▸ **Given data**

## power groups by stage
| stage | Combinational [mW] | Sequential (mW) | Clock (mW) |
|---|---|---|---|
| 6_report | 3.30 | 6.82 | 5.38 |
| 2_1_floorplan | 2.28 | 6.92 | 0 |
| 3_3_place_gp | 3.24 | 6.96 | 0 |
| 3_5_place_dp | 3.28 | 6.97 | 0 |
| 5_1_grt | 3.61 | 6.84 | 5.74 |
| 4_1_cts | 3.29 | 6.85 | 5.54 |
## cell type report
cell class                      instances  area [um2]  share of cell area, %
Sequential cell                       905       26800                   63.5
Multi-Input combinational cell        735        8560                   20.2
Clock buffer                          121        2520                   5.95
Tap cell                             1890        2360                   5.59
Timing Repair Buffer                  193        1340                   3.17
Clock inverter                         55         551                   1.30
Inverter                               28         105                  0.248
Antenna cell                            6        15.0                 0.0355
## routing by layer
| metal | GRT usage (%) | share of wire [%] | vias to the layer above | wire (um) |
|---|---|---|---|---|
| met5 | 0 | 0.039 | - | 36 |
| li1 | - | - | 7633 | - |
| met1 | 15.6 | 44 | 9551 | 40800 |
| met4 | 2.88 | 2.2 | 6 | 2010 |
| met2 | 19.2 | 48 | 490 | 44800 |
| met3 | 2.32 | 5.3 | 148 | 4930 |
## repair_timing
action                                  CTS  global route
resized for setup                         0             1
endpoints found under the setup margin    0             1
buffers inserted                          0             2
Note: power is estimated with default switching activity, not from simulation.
`src/rtl/core/tte_pkg.sv`:
```
// ---------------------------------------------------------------------------
// Tap tempo estimator package
// Sizes, register codes, reset values and divider request/response types.
// ---------------------------------------------------------------------------
package tte_pkg;

  localparam int unsigned TAP_COUNT  = 4;
  localparam int unsigned SLOT_W     = (TAP_COUNT > 1) ? $clog2(TAP_COUNT) : 1;
  localparam int unsigned CNT_W      = $clog2(TAP_COUNT + 1);
  localparam int unsigned WRAP_W     = $clog2(2 * TAP_COUNT);
  localparam int unsigned TIME_W     = 64;
  localparam int unsigned GAP_W      = 16;
  localparam int unsigned BPM_W      = 10;
  // Sum of all held gaps, each at most the widest window.
  localparam int unsigned TOT_W      = $clog2((TAP_COUNT - 1) * ((1 << GAP_W) - 1) + 1);
  localparam int unsigned DIV_W      = TOT_W;
  localparam int unsigned DIV_CNT_W  = $clog2(DIV_W);
  localparam int unsigned CFG_IDX_W  = 2;
  localparam int unsigned CFG_DATA_W = 16;

  localparam logic [DIV_W-1:0] TEMPO_NUMER = DIV_W'(60000);

  localparam logic [BPM_W-1:0] MIN_TEMPO_RST    = BPM_W'(40);
  localparam logic [BPM_W-1:0] MAX_TEMPO_RST    = BPM_W'(300);
  localparam logic [GAP_W-1:0] SHORTEST_GAP_RST = GAP_W'(120);
  localparam logic [GAP_W-1:0] LONGEST_GAP_RST  = GAP_W'(2000);

  localparam logic KIND_CLEAR = 1'b1;

  typedef enum logic [CFG_IDX_W-1:0] {
    CFG_MIN_TEMPO    = 2'd0,
    CFG_MAX_TEMPO    = 2'd1,
    CFG_SHORTEST_GAP = 2'd2,
    CFG_LONGEST_GAP  = 2'd3
  } cfg_reg_e;

  typedef struct packed {
    logic             start;
    logic [DIV_W-1:0] dividend;
    logic [GAP_W-1:0] divisor;
  } div_req_t;

  typedef struct packed {
    logic             done;
    logic [DIV_W-1:0] quotient;
  } div_rsp_t;

endpackage

```
`src/rtl/core/tte_tap_if.sv`:
```
// ---------------------------------------------------------------------------
// Tap input channel
// Valid/ready channel carrying a tap or clear command with its timestamp.
// ---------------------------------------------------------------------------
interface tte_tap_if;
  import tte_pkg::*;

  logic              valid;
  logic              ready;
  logic              kind;
  logic [TIME_W-1:0] tap_time_ms;

  modport source (output valid, output kind, output tap_time_ms, input ready);
  modport sink (input valid, input kind, input tap_time_ms, output ready);
endinterface

```
`src/rtl/core/tte_result_if.sv`:
```
// ---------------------------------------------------------------------------
// Tempo result channel
// Valid/ready channel carrying one tempo estimate per tap or clear.
// ---------------------------------------------------------------------------
interface tte_result_if;
  import tte_pkg::*;

  logic             valid;
  logic             ready;
  logic             tempo_valid;
  logic [BPM_W-1:0] tempo_bpm;

  modport source (output valid, output tempo_valid, output tempo_bpm, input ready);
  modport sink (input valid, input tempo_valid, input tempo_bpm, output ready);
endinterface

```
`src/rtl/core/tte_cfg_if.sv`:
```
// ---------------------------------------------------------------------------
// Configuration write channel
// Valid/ready channel carrying a register index and write data.
// ---------------------------------------------------------------------------
interface tte_cfg_if;
  import tte_pkg::*;

  logic                  valid;
  logic                  ready;
  logic [CFG_IDX_W-1:0]  index;
  logic [CFG_DATA_W-1:0] data;

  modport source (output valid, output index, output data, input ready);
  modport sink (input valid, input index, input data, output ready);
endinterface

```
`src/rtl/core/tte_div.sv`:
```
// ---------------------------------------------------------------------------
// Radix-2 restoring divider
// One quotient bit per cycle; done pulses with the quotient in place.
// ---------------------------------------------------------------------------
module tte_div (
  input  logic              clk_i,
  input  logic              rst_ni,
  input  tte_pkg::div_req_t req_i,
  output tte_pkg::div_rsp_t rsp_o
);
  import tte_pkg::*;

  logic                 busy_q, busy_d;
  logic                 done_q, done_d;
  logic [DIV_CNT_W-1:0] cnt_q, cnt_d;
  logic [GAP_W-1:0]     rem_q;
  logic [DIV_W-1:0]     quo_q;
  logic [GAP_W-1:0]     dvs_q;
  logic [GAP_W:0]       rem_sh;
  logic [GAP_W:0]       rem_sub;
  logic                 fits;

  always_comb begin
    rem_sh  = {rem_q, quo_q[DIV_W-1]};
    rem_sub = rem_sh - {1'b0, dvs_q};
    fits    = (rem_sh >= {1'b0, dvs_q});
    busy_d  = busy_q;
    done_d  = 1'b0;
    cnt_d   = cnt_q;
    if (busy_q) begin
      cnt_d = cnt_q + 1'b1;
      if (cnt_q == DIV_CNT_W'(DIV_W - 1)) begin
        busy_d = 1'b0;
        done_d = 1'b1;
      end
    end else if (req_i.start) begin
      busy_d = 1'b1;
      cnt_d  = '0;
    end
  end

  always_ff @(posedge clk_i or negedge rst_ni) begin
    if (!rst_ni) begin
      busy_q <= 1'b0;
      done_q <= 1'b0;
      cnt_q  <= '0;
    end else begin
      busy_q <= busy_d;
      done_q <= done_d;
      cnt_q  <= cnt_d;
    end
  end

  // Datapath: shift in one dividend bit, subtract when it fits.
  always_ff @(posedge clk_i) begin
    if (busy_q) begin
      rem_q <= fits ? rem_sub[GAP_W-1:0] : rem_sh[GAP_W-1:0];
      quo_q <= {quo_q[DIV_W-2:0], fits};
    end else if (req_i.start) begin
      rem_q <= '0;
      quo_q <= req_i.dividend;
      dvs_q <= req_i.divisor;
    end
  end

  assign rsp_o.done     = done_q;
  assign rsp_o.quotient = quo_q;

endmodule

```
`src/rtl/core/tap_tempo_estimator.sv`:
```
// ---------------------------------------------------------------------------
// Tap tempo estimator
// A clear command passes through S_DONE into the result register. A tap
// that yields an average runs S_GAP, S_WRITE, S_RDOLD and S_SUB, then one
// pass through the shared radix-2 divider for the average and, if nonzero,
// a second for the tempo; one that leaves a single tap held skips the divider.
// One item is worked at a time; the next is taken while a result waits.
// Reset (async, active low) empties the history and loads default registers.
// ---------------------------------------------------------------------------
module tap_tempo_estimator (
  input logic           clk_i,
  input logic           rst_ni,
  tte_cfg_if.sink       cfg_i,
  tte_tap_if.sink       tap_i,
  tte_result_if.source  res_o
);
  import tte_pkg::*;

  typedef enum logic [2:0] {
    S_IDLE,
    S_GAP,
    S_WRITE,
    S_RDOLD,
    S_SUB,
    S_DIV_AVG,
    S_DIV_BPM,
    S_DONE
  } state_e;

  // Configuration registers
  logic [BPM_W-1:0] min_tempo_q;
  logic [BPM_W-1:0] max_tempo_q;
  logic [GAP_W-1:0] shortest_gap_q;
  logic [GAP_W-1:0] longest_gap_q;

  // Control and result registers
  state_e            state_q, state_d;
  logic [TIME_W-1:0] now_q, now_d;
  logic [SLOT_W-1:0] slot_q, slot_d;
  logic [CNT_W-1:0]  held_q, held_d;
  logic              res_tv_q, res_tv_d;
  logic [BPM_W-1:0]  res_bpm_q, res_bpm_d;
  logic              out_valid_q, out_valid_d;
  logic              out_tv_q, out_tv_d;
  logic [BPM_W-1:0]  out_bpm_q, out_bpm_d;

  // Tap ring: one synchronous memory, read data registered.
  logic [TIME_W-1:0] ring_mem [TAP_COUNT];
  logic [TIME_W-1:0] rdata_q;
  logic              mem_we;
  logic              mem_re;
  logic [SLOT_W-1:0] mem_raddr;

  logic [SLOT_W-1:0] last_slot;
  logic [SLOT_W-1:0] next_slot;
  logic [SLOT_W-1:0] oldest_slot;
  logic [WRAP_W-1:0] wrap_sum;
  logic [TIME_W-1:0] diff;
  logic              gap_bad;
  logic              tap_xfer;
  logic [DIV_W-1:0]  quo;

  div_req_t div_req;
  div_rsp_t div_rsp;

  tte_div u_div (
    .clk_i  (clk_i),
    .rst_ni (rst_ni),
    .req_i  (div_req),
    .rsp_o  (div_rsp)
  );

  // Configuration port: always ready, a write takes effect at its transfer.
  assign cfg_i.ready = 1'b1;

  always_ff @(posedge clk_i or negedge rst_ni) begin
    if (!rst_ni) begin
      min_tempo_q    <= MIN_TEMPO_RST;
      max_tempo_q    <= MAX_TEMPO_RST;
      shortest_gap_q <= SHORTEST_GAP_RST;
      longest_gap_q  <= LONGEST_GAP_RST;
    end else if (cfg_i.valid) begin
      case (cfg_reg_e'(cfg_i.index))
        CFG_MIN_TEMPO:    min_tempo_q    <= cfg_i.data[BPM_W-1:0];
        CFG_MAX_TEMPO:    max_tempo_q    <= cfg_i.data[BPM_W-1:0];
        CFG_SHORTEST_GAP: shortest_gap_q <= cfg_i.data[GAP_W-1:0];
        CFG_LONGEST_GAP:  longest_gap_q  <= cfg_i.data[GAP_W-1:0];
        default: ;
      endcase
    end
  end

  // Ring slot arithmetic, all modulo TAP_COUNT.
  always_comb begin
    last_slot = (slot_q == '0) ? SLOT_W'(TAP_COUNT - 1) : slot_q - 1'b1;
    next_slot = (slot_q == SLOT_W'(TAP_COUNT - 1)) ? '0 : slot_q + 1'b1;
    wrap_sum  = WRAP_W'(slot_q) + WRAP_W'(TAP_COUNT) - WRAP_W'(held_q);
    if (wrap_sum >= WRAP_W'(TAP_COUNT)) begin
      oldest_slot = SLOT_W'(wrap_sum - WRAP_W'(TAP_COUNT));
    end else begin
      oldest_slot = SLOT_W'(wrap_sum);
    end
  end

  // The wrapping difference serves twice: the gap to the newest held tap,
  // and later the span from the oldest held tap. Held gaps each passed the
  // window check, so the span telescopes to the sum of gaps and fits TOT_W.
  assign diff    = now_q - rdata_q;
  assign gap_bad = (diff < TIME_W'(shortest_gap_q)) || (diff > TIME_W'(longest_gap_q));

  assign tap_xfer = tap_i.valid && tap_i.ready;
  assign quo      = div_rsp.quotient;

  always_comb begin
    state_d     = state_q;
    now_d       = now_q;
    slot_d      = slot_q;
    held_d      = held_q;
    res_tv_d    = res_tv_q;
    res_bpm_d   = res_bpm_q;
    out_valid_d = out_valid_q && !res_o.ready;
    out_tv_d    = out_tv_q;
    out_bpm_d   = out_bpm_q;
    mem_we      = 1'b0;
    mem_re      = 1'b0;
    mem_raddr   = last_slot;
    div_req     = '{start: 1'b0, dividend: TOT_W'(diff), divisor: GAP_W'(held_q - 1'b1)};

    case (state_q)
      S_IDLE: begin
        if (tap_xfer) begin
          if (tap_i.kind == KIND_CLEAR) begin
            // Drop the history; the ring contents are dead past held_q.
            slot_d    = '0;
            held_d    = '0;
            res_tv_d  = 1'b0;
            res_bpm_d = '0;
            state_d   = S_DONE;
          end else begin
            now_d = tap_i.tap_time_ms;
            if (held_q == '0) begin
              state_d = S_WRITE;
            end else begin
              mem_re  = 1'b1;
              state_d = S_GAP;
            end
          end
        end
      end
      S_GAP: begin
        if (gap_bad) begin
          slot_d = '0;
          held_d = '0;
        end
        state_d = S_WRITE;
      end
      S_WRITE: begin
        mem_we = 1'b1;
        slot_d = next_slot;
        if (held_q != CNT_W'(TAP_COUNT)) begin
          held_d = held_q + 1'b1;
        end
        if (held_q == '0) begin
          // Single tap held: nothing to average yet.
          res_tv_d  = 1'b0;
          res_bpm_d = '0;
          state_d   = S_DONE;
        end else begin
          state_d = S_RDOLD;
        end
      end
      S_RDOLD: begin
        // Oldest slot differs from the one just written since two or more
        // taps are held, and the write completed on entering this state: no hazard.
        mem_re    = 1'b1;
        mem_raddr = oldest_slot;
        state_d   = S_SUB;
      end
      S_SUB: begin
        div_req.start = 1'b1;
        state_d       = S_DIV_AVG;
      end
      S_DIV_AVG: begin
        if (div_rsp.done) begin
          if (quo == '0) begin
            res_tv_d  = 1'b0;
            res_bpm_d = '0;
            state_d   = S_DONE;
          end else begin
            div_req.start    = 1'b1;
            div_req.dividend = TEMPO_NUMER;
            div_req.divisor  = quo[GAP_W-1:0];
            state_d          = S_DIV_BPM;
          end
        end
      end
      S_DIV_BPM: begin
        if (div_rsp.done) begin
          res_tv_d = 1'b1;
          // Lower bound wins when the range is inverted.
          if (quo < DIV_W'(min_tempo_q)) begin
            res_bpm_d = min_tempo_q;
          end else if (quo > DIV_W'(max_tempo_q)) begin
            res_bpm_d = max_tempo_q;
          end else begin
            res_bpm_d = quo[BPM_W-1:0];
          end
          state_d = S_DONE;
        end
      end
      S_DONE: begin
        // Hold here until the output register frees up.
        if (!out_valid_q || res_o.ready) begin
          out_valid_d = 1'b1;
          out_tv_d    = res_tv_q;
          out_bpm_d   = res_bpm_q;
          state_d     = S_IDLE;
        end
      end
      default: begin
        state_d = S_IDLE;
      end
    endcase
  end

  always_ff @(posedge clk_i or negedge rst_ni) begin
    if (!rst_ni) begin
      state_q     <= S_IDLE;
      now_q       <= '0;
      slot_q      <= '0;
      held_q      <= '0;
      res_tv_q    <= 1'b0;
      res_bpm_q   <= '0;
      out_valid_q <= 1'b0;
      out_tv_q    <= 1'b0;
      out_bpm_q   <= '0;
    end else begin
      state_q     <= state_d;
      now_q       <= now_d;
      slot_q      <= slot_d;
      held_q      <= held_d;
      res_tv_q    <= res_tv_d;
      res_bpm_q   <= res_bpm_d;
      out_valid_q <= out_valid_d;
      out_tv_q    <= out_tv_d;
      out_bpm_q   <= out_bpm_d;
    end
  end

  // Entries are read only below held_q, so every read hits a written slot.
  always_ff @(posedge clk_i) begin
    if (mem_we) begin
      ring_mem[slot_q] <= now_q;
    end
    if (mem_re) begin
      rdata_q <= ring_mem[mem_raddr];
    end
  end

  assign tap_i.ready       = (state_q == S_IDLE);
  assign res_o.valid       = out_valid_q;
  assign res_o.tempo_valid = out_tv_q;
  assign res_o.tempo_bpm   = out_bpm_q;

endmodule

```
`src/flat_wrapper.sv`:
```
// flat-port wrapper written by rule: the top's interface ports become plain ports
module tap_tempo_estimator_flat import tte_pkg::*;
  (clk_i, rst_ni, cfg_i_valid, cfg_i_index, cfg_i_data, cfg_i_ready, tap_i_valid, tap_i_kind, tap_i_tap_time_ms, tap_i_ready, res_o_valid, res_o_tempo_valid, res_o_tempo_bpm, res_o_ready);
  tte_cfg_if cfg_i_i ();
  tte_tap_if tap_i_i ();
  tte_result_if res_o_i ();
  input logic clk_i;
  input logic rst_ni;
  input wire logic [$bits(cfg_i_i.valid)-1:0] cfg_i_valid;
  input wire logic [$bits(cfg_i_i.index)-1:0] cfg_i_index;
  input wire logic [$bits(cfg_i_i.data)-1:0] cfg_i_data;
  output wire logic [$bits(cfg_i_i.ready)-1:0] cfg_i_ready;
  input wire logic [$bits(tap_i_i.valid)-1:0] tap_i_valid;
  input wire logic [$bits(tap_i_i.kind)-1:0] tap_i_kind;
  input wire logic [$bits(tap_i_i.tap_time_ms)-1:0] tap_i_tap_time_ms;
  output wire logic [$bits(tap_i_i.ready)-1:0] tap_i_ready;
  output wire logic [$bits(res_o_i.valid)-1:0] res_o_valid;
  output wire logic [$bits(res_o_i.tempo_valid)-1:0] res_o_tempo_valid;
  output wire logic [$bits(res_o_i.tempo_bpm)-1:0] res_o_tempo_bpm;
  input wire logic [$bits(res_o_i.ready)-1:0] res_o_ready;
  assign cfg_i_i.valid = cfg_i_valid;
  assign cfg_i_i.index = cfg_i_index;
  assign cfg_i_i.data = cfg_i_data;
  assign cfg_i_ready = cfg_i_i.ready;
  assign tap_i_i.valid = tap_i_valid;
  assign tap_i_i.kind = tap_i_kind;
  assign tap_i_i.tap_time_ms = tap_i_tap_time_ms;
  assign tap_i_ready = tap_i_i.ready;
  assign res_o_valid = res_o_i.valid;
  assign res_o_tempo_valid = res_o_i.tempo_valid;
  assign res_o_tempo_bpm = res_o_i.tempo_bpm;
  assign res_o_i.ready = res_o_ready;
  tap_tempo_estimator u_core (.clk_i(clk_i), .rst_ni(rst_ni), .cfg_i(cfg_i_i), .tap_i(tap_i_i), .res_o(res_o_i));
endmodule
```
`config.mk`:
```
export PLATFORM = sky130hd
export DESIGN_NAME = tap_tempo_estimator_flat
export DESIGN_NICKNAME = d
export VERILOG_FILES = /design/src/rtl/core/tte_pkg.sv /design/src/rtl/core/tte_tap_if.sv /design/src/rtl/core/tte_result_if.sv /design/src/rtl/core/tte_cfg_if.sv /design/src/rtl/core/tte_div.sv /design/src/rtl/core/tap_tempo_estimator.sv /design/src/flat_wrapper.sv
export SDC_FILE = /design/constraint.sdc
export NUM_CORES = 1
export LEC_CHECK = 0
export BUFFER_PORTS_ARGS = -buffer_cell sky130_fd_sc_hd__buf_2
export CAP_MARGIN = 10
export CORE_UTILIZATION = 30
export DETAILED_ROUTE_END_ITERATION = 6
export PLACE_DENSITY = 0.51
export SLEW_MARGIN = 20
export SYNTH_ARGS = -nofsm -noshare
export SYNTH_HDL_FRONTEND = slang
export SYNTH_SLANG_ARGS = --single-unit
```
`constraint.sdc`:
```
create_clock -name clk_i -period 8 [get_ports clk_i]
set_input_delay 1.6 -clock clk_i [delete_from_list [all_inputs] [get_ports clk_i]]
set_output_delay 1.6 -clock clk_i [all_outputs]
set_load 0.02 [all_outputs]
```
Word level (Yosys, flattened, before mapping)
Memory sizes are Yosys's and may differ from the RTL's. A register that Yosys moved wholly into a read port is not among the register bits.
Index checks and enable logic that the tools add are counted.
{"block": "classes", "n_addsub": 10, "multipliers": 0, "div_mod_pow": 0, "magnitude_cmp": 6, "n_eq_ne": 22, "shift": 0, "mux": 63, "bitwise": 2, "reduce_logical": 25}
{"cell": "$mux 10", "count": 8}
{"cell": "$mux 35", "count": 2}
{"cell": "$gt 64x16->1", "count": 1}
{"cell": "$lt 64x16->1", "count": 1}
{"cell": "$sub 64x64->64", "count": 1}
{"cell": "$mux 16", "count": 3}
{"cell": "$pmux 10 s4", "count": 1}
{"cell": "$mux 18", "count": 2}
{"cell": "$mux 34", "count": 1}
{"cell": "$mux 3", "count": 10}
{"cell": "$pmux 3 s8", "count": 1}
{"cell": "$mux 1", "count": 20}
{"cell": "$gt 18x10->1", "count": 1}
{"cell": "$logic_not 18->1", "count": 1}
{"cell": "$lt 18x10->1", "count": 1}
{"cell": "$ge 17x16->1", "count": 1}
{"cell": "$mux 2", "count": 8}
{"cell": "$sub 16x16->16", "count": 1}
{"cell": "$eq 3x3->1 const B", "count": 4}
{"cell": "$reduce_and 2->1", "count": 6}
{"cell": "$mux 5", "count": 2}
{"cell": "$ne 2x1->1 const B", "count": 5}
{"cell": "$pmux 3 s3", "count": 1}
{"cell": "$ne 2x2->1 const B", "count": 4}
{"cell": "other kinds (30)", "count": 42}
{"block": "totals", "reg_bits": 204, "latchBits": 0, "ramBits": 256, "rom_bits": 0, "in_bits": 88, "output_inout_bits": 14, "wordCells": 148, "mem_count": 1}
{"name": "u_core.ring_mem", "depth": 4, "width": 64, "read_ports": 1, "rd_clocked_by_memory_dff": 1, "wr": 1, "line": "tap_tempo_estimator.sv:48", "rtl": "logic [TIME_W-1:0] ring_mem [TAP_COUNT];"}

Longest topological paths before layout
Gate-level depths: netlist (run 1).
{"block": "logic_depth", "depth_word": 6, "depth_mapped": 23, "ltp_nobuf": 23}

Modules after synthesis
Synthesis (run 1) repeated with hierarchy kept, for this count alone.
{"block": "hier_totals", "cells_unflattened": 2123, "area_unflattened_um2": 26818.2}
{"module": "tap_tempo_estimator", "instances": 1, "cells_per_inst": 1847, "area_per_inst_um2": 23593.9, "seq_area_each_um2": 13307.8}
{"module": "tte_div", "instances": 1, "cells_per_inst": 276, "area_per_inst_um2": 3224.3, "seq_area_each_um2": 1676.6}

Worst setup path after synthesis (run 1)
OpenSTA, ideal clock, no wires.
{"block": "synth_timing", "path_type": "input-to-reg", "from": "in tap_i_kind", "to": "reg u_core.rdata_q[0] (read register of u_core.ring_mem), enable pin", "setup_time_ns": 0.509, "arrival_time_ns": 5.428, "t_required_ns": 7.491, "slack_ns": 2.064, "cell_stages": 5, "n_path_buf": 2, "cell_sequence": "nor2_1 -> nand2_1 -> clkbuf_1 -> clkbuf_1 -> o22ai_1"}
{"block": "synth_via", "elab_chain_len": 3}
{"element": "start: declaration", "line": "flat_wrapper.sv:14", "rtl": "input wire logic [$bits(tap_i_i.kind)-1:0] tap_i_kind;"}
{"element": "$mux 1", "line": "tap_tempo_estimator.sv:132", "rtl": "if (tap_i.kind == KIND_CLEAR) begin"}
{"element": "$mux 1", "line": "tap_tempo_estimator.sv:131", "rtl": "if (tap_xfer) begin"}
{"element": "$pmux 1 s2", "line": "tap_tempo_estimator.sv:129", "rtl": "case (state_q)"}
{"element": "named net u_core.mem_re", "line": "tap_tempo_estimator.sv:51", "rtl": "logic mem_re;"}
{"element": "end: declaration", "line": "tap_tempo_estimator.sv:49", "rtl": "logic [TIME_W-1:0] rdata_q;"}
The timed path passes the listed nets, and every way through them passes these cells.
A chain may end at the register's enable or synchronous reset.

Worst setup path after layout (run 1)
{"block": "layout_timing", "from": "reg u_core.now_q[0]", "to": "reg u_core.held_q[0]"}
{"block": "layout_via", "elab_chain_len": 5, "elab_cells_between_ends": 6, "cone_classes": "add/sub (1); order compare (2); eq/ne (1); reduce/logical (2)"}
{"element": "start: declaration", "line": "tap_tempo_estimator.sv:38", "rtl": "logic [TIME_W-1:0] now_q, now_d;"}
{"element": "start signal: assignment", "line": "tap_tempo_estimator.sv:239", "rtl": "now_q <= now_d;"}
{"element": "$sub 64x64->64 (*)", "line": "tap_tempo_estimator.sv:108", "rtl": "assign diff = now_q - rdata_q;"}
{"element": "$lt 64x16->1 / $gt 64x16->1 (equally long branches)", "line": "tap_tempo_estimator.sv:109", "rtl": "assign gap_bad = (diff < TIME_W'(shortest_gap_q)) || (diff > TIME_W'(longest_gap_q));"}
{"element": "$logic_or 1x1->1 (*)", "line": "tap_tempo_estimator.sv:109"}
{"element": "$ne 2x1->1 (no line) (*)"}
{"element": "$reduce_and 5->1 (no line) (*)"}
{"element": "end signal: assignment", "line": "tap_tempo_estimator.sv:241", "rtl": "held_q <= held_d;"}
{"element": "end: declaration", "line": "tap_tempo_estimator.sv:40", "rtl": "logic [CNT_W-1:0] held_q, held_d;"}
Mark *: on every way between the ends. The rest lies on a longest branch, timed or not.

▸ **Exercise brief**
Find the word "enum" in the entries above and gather every line that holds it.

▸ **Task response**
  typedef enum logic [CFG_IDX_W-1:0] {
  typedef enum logic [2:0] {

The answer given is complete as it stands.